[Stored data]
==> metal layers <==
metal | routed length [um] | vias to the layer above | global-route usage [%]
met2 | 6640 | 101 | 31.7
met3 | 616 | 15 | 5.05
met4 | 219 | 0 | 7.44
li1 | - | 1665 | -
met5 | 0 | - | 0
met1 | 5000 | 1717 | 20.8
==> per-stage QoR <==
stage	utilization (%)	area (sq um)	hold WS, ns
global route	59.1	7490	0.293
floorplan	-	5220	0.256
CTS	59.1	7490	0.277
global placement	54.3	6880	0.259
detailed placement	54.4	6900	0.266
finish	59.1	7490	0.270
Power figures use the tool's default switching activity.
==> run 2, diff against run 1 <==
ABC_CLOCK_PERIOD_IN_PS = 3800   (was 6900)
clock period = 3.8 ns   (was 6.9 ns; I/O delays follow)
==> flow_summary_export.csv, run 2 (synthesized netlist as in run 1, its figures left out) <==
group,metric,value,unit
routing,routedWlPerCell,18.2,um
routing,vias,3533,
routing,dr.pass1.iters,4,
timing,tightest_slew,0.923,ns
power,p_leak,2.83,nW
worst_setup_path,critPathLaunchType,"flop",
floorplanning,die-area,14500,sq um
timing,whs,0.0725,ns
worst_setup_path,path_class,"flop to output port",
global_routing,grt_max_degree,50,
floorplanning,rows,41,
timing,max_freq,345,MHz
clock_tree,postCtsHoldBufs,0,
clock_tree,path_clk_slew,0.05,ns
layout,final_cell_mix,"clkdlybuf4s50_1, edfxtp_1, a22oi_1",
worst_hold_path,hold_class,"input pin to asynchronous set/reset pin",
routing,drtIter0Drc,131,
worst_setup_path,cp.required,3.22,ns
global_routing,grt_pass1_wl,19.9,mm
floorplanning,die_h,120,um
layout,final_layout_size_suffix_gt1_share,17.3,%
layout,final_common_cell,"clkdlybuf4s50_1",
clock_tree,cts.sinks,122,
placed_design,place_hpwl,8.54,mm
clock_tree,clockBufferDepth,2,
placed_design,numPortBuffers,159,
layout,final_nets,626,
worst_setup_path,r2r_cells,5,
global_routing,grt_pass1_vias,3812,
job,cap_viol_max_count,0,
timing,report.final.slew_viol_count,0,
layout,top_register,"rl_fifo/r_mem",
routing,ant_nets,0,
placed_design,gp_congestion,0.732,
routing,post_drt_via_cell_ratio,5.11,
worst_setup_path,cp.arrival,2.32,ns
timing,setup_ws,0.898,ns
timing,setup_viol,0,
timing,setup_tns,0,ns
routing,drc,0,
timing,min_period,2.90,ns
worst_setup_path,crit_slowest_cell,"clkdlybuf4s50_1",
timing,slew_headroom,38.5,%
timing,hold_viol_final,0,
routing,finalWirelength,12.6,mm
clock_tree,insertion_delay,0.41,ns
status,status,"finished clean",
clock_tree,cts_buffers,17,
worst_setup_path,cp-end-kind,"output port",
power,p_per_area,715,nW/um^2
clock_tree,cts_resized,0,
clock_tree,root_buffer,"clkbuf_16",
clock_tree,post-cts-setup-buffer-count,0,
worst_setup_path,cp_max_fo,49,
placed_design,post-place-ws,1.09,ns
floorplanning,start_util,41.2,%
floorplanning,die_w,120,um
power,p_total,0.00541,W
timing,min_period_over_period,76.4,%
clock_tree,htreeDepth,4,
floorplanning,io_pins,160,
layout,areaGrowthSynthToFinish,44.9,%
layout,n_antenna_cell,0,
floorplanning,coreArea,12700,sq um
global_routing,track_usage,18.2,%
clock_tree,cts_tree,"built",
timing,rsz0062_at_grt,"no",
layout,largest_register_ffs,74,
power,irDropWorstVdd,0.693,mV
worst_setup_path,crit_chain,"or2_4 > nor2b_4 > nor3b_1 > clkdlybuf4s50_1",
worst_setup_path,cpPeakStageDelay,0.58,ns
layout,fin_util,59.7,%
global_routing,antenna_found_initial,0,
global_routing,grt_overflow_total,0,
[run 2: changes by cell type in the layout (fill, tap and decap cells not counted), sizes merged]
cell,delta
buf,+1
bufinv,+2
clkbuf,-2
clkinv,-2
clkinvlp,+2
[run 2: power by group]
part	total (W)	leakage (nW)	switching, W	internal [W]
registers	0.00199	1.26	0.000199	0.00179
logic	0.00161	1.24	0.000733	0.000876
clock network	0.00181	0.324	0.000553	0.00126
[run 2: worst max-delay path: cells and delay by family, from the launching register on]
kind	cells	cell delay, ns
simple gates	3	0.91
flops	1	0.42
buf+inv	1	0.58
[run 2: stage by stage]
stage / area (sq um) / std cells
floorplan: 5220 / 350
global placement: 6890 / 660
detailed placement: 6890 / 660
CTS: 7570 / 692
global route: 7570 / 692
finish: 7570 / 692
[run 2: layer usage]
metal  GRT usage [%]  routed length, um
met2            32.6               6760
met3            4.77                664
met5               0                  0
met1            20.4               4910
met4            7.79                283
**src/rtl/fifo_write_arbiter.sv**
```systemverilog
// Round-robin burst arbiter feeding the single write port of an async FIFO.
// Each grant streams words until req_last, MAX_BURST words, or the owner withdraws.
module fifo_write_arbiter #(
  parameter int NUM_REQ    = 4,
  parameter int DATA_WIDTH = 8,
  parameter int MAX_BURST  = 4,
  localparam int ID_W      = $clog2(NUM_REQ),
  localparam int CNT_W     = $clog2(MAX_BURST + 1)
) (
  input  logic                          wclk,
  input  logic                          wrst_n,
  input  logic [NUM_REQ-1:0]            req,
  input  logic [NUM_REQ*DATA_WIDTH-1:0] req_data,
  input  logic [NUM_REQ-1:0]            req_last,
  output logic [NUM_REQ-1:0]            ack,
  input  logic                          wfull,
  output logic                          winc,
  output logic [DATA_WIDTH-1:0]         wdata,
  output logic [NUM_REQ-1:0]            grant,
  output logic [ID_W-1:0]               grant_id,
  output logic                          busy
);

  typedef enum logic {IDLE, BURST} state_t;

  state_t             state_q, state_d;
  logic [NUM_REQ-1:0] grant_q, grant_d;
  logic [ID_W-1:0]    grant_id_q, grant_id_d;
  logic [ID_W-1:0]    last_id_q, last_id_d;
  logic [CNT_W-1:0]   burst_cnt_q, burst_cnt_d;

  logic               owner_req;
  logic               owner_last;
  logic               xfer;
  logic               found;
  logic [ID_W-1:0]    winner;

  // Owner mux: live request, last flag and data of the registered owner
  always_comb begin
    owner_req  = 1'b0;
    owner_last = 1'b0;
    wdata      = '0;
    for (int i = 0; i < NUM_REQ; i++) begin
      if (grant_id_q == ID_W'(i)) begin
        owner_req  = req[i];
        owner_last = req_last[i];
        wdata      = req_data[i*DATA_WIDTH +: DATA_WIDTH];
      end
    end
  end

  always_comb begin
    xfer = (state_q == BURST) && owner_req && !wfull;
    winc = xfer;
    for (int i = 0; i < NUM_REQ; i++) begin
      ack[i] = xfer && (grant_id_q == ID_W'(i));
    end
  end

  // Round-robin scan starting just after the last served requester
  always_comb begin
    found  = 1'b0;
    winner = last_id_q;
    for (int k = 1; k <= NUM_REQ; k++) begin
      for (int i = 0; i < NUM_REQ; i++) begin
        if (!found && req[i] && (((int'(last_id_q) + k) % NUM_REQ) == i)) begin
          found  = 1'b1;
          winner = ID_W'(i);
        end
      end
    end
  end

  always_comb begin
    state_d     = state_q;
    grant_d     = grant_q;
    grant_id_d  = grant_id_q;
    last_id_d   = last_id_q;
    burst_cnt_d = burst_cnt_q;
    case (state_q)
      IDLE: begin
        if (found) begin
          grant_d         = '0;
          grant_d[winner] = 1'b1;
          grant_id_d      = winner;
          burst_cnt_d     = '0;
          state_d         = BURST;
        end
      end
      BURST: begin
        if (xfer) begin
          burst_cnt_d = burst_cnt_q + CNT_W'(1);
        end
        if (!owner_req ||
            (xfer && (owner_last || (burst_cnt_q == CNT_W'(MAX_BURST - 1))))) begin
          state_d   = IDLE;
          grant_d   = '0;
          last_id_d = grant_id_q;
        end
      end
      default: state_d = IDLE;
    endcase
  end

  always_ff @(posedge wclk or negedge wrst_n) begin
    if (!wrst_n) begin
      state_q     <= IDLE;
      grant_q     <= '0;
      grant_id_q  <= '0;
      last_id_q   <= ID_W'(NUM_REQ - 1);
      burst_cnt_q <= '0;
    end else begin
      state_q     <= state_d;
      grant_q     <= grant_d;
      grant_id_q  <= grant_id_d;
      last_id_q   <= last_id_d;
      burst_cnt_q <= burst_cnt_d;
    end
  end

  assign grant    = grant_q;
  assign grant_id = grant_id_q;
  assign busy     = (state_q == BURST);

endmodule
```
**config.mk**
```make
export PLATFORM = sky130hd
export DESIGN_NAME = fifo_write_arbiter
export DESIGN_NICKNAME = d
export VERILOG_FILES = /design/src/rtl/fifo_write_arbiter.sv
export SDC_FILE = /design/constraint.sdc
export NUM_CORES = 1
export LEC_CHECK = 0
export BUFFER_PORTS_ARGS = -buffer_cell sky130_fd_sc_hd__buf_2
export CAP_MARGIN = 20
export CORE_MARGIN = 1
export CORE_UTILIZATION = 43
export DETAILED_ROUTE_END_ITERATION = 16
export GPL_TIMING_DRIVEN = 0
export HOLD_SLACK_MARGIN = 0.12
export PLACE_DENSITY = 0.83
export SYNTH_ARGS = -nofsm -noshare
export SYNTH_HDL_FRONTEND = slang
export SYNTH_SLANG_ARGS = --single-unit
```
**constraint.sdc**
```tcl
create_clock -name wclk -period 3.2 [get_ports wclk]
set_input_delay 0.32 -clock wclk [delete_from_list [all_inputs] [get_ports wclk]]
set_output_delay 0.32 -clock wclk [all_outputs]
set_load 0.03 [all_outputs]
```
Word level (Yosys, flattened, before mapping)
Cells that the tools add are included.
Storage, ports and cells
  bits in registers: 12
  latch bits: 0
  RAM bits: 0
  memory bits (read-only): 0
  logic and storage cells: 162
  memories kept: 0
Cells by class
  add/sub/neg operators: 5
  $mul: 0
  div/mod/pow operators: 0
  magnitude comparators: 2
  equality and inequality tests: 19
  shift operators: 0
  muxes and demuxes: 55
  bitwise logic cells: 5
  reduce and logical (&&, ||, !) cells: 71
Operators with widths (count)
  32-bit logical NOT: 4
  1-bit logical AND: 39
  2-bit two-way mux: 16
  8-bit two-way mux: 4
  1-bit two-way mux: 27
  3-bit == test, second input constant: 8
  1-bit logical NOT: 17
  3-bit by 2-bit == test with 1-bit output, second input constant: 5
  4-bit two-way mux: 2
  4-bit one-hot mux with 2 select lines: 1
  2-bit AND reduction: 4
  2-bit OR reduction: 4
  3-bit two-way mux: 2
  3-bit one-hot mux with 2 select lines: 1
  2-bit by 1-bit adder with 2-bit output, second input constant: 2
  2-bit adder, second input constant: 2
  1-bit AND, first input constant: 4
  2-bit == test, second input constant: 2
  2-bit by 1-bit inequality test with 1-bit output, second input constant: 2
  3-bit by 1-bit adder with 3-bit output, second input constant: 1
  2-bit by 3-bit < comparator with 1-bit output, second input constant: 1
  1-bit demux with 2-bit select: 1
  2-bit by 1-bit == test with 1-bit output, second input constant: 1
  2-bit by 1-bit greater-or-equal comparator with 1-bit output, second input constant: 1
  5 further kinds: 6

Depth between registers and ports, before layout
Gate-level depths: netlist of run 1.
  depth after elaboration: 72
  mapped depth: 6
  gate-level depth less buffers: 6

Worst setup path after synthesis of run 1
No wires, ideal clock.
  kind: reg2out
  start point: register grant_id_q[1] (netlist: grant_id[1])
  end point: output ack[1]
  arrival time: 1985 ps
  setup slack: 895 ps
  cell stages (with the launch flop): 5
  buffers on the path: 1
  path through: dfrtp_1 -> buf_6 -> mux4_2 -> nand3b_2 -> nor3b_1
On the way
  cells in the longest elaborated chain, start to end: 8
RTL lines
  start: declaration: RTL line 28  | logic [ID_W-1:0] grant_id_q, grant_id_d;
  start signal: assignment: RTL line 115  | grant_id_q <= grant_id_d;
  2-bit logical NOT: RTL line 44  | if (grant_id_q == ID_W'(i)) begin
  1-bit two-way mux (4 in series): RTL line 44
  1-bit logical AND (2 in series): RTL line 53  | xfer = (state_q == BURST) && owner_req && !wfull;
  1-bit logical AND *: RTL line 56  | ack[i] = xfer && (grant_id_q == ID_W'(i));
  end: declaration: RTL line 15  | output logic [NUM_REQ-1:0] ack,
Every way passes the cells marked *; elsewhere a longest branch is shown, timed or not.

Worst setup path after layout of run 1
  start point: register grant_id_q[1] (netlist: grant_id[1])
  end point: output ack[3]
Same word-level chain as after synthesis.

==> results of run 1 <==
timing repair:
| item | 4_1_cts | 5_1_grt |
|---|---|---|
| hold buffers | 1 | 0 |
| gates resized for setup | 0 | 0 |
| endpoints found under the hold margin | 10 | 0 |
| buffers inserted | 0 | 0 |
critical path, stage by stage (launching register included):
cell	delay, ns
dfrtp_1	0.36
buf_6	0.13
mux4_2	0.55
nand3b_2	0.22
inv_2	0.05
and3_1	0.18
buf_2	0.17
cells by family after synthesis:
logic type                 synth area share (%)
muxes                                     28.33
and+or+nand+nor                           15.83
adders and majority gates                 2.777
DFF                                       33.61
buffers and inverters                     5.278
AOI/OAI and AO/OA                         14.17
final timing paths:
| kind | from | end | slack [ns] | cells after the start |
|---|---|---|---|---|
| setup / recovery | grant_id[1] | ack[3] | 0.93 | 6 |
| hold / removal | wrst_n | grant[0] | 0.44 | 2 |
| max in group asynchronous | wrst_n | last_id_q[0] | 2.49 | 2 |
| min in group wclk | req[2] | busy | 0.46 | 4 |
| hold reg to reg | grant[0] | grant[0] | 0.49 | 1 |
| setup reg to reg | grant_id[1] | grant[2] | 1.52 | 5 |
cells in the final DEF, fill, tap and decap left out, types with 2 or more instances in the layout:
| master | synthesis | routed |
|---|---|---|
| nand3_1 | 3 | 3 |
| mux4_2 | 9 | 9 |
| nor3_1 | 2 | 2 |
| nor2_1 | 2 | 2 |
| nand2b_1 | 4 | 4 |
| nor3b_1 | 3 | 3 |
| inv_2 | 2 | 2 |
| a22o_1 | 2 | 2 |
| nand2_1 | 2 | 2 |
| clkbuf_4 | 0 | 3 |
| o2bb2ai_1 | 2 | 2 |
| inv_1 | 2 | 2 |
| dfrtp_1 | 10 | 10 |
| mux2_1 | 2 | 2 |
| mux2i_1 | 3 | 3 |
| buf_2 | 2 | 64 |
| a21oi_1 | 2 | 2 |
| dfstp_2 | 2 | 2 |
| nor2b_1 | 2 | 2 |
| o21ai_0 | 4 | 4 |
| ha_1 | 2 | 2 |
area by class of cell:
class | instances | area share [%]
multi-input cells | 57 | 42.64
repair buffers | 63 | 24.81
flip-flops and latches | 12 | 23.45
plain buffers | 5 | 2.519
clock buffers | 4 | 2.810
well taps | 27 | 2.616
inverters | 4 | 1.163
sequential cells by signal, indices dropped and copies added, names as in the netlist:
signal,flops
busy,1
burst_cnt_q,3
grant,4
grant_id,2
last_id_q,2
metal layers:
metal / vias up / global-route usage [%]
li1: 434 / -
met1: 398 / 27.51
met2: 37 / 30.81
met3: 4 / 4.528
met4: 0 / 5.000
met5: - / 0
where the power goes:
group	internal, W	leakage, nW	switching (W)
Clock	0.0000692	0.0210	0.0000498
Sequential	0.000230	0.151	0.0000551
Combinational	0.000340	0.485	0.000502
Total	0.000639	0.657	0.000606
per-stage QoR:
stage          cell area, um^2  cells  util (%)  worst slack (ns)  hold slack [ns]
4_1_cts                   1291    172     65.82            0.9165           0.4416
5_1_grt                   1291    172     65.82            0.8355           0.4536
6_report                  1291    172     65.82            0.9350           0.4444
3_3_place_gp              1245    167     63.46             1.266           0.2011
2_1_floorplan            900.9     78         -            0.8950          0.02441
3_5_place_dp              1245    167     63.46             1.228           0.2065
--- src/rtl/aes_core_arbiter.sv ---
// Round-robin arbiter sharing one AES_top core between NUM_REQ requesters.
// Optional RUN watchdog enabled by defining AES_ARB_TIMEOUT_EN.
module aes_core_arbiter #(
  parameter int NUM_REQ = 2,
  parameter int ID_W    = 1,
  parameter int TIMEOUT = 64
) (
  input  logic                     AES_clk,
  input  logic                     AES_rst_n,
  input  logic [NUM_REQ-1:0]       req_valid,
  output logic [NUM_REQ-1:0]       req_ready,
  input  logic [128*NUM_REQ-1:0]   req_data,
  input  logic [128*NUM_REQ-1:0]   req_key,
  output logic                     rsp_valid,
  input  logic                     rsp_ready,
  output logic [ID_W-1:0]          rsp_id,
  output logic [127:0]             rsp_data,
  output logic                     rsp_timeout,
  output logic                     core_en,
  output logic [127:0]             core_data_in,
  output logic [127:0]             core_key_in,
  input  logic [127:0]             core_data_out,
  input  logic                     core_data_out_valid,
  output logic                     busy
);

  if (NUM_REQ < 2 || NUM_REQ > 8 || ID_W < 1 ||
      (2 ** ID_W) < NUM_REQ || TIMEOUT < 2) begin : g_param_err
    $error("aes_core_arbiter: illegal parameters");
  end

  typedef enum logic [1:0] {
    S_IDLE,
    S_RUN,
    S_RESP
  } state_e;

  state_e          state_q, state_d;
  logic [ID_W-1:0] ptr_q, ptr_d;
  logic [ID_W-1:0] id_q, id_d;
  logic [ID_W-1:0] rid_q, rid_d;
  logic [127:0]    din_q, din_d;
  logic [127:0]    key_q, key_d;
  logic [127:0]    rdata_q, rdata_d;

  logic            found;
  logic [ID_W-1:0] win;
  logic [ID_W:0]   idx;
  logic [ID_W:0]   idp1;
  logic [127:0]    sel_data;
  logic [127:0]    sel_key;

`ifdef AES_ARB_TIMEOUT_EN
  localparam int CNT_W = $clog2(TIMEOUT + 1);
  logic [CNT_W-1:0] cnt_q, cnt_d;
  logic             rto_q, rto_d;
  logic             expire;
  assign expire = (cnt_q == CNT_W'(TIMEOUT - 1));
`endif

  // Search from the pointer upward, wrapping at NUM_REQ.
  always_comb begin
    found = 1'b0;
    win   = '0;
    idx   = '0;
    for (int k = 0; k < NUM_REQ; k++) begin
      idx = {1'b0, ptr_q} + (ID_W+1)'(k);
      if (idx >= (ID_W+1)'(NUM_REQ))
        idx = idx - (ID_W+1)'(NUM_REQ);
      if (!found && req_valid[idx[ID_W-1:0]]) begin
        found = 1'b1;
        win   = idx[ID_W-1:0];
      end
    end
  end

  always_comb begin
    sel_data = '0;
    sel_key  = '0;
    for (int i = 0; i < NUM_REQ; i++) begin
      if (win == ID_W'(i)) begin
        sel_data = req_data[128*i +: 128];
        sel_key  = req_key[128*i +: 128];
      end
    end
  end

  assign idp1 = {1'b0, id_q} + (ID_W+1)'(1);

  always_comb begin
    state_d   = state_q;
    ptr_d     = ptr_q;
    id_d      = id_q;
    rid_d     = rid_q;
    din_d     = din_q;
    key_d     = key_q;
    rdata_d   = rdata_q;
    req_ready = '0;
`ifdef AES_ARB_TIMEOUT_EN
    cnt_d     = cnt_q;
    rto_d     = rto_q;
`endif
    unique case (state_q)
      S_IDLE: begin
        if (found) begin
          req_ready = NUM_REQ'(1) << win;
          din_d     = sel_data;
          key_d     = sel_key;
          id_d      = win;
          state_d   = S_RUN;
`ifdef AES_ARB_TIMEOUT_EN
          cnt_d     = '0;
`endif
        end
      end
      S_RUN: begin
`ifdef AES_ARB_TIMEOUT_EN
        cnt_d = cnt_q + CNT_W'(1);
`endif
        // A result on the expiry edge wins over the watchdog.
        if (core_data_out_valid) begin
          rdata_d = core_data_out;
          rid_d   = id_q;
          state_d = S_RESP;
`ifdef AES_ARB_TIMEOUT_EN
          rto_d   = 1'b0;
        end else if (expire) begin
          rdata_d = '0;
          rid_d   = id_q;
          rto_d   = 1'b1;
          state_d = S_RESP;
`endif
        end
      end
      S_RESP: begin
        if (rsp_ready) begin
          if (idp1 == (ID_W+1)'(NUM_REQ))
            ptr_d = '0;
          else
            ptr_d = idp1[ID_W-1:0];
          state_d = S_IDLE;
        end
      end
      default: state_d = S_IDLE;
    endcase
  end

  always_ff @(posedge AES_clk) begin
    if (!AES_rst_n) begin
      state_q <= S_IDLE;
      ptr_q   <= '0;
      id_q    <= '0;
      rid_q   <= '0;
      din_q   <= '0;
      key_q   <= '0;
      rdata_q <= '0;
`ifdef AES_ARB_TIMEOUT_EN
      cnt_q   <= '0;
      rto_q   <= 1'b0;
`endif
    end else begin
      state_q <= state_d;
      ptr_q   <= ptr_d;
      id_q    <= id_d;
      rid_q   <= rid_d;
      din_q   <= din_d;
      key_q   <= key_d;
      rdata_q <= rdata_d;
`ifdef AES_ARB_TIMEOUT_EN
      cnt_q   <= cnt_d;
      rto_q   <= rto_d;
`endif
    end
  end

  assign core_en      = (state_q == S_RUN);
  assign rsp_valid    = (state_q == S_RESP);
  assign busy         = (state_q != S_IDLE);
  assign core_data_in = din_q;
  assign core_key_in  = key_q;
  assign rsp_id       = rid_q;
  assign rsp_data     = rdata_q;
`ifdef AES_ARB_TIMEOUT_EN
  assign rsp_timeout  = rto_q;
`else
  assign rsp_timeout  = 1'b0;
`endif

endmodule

- Exercise details: Determine how many lines in the data above contain the string "floorplanning". Give nothing except the number.

- Finished task: 7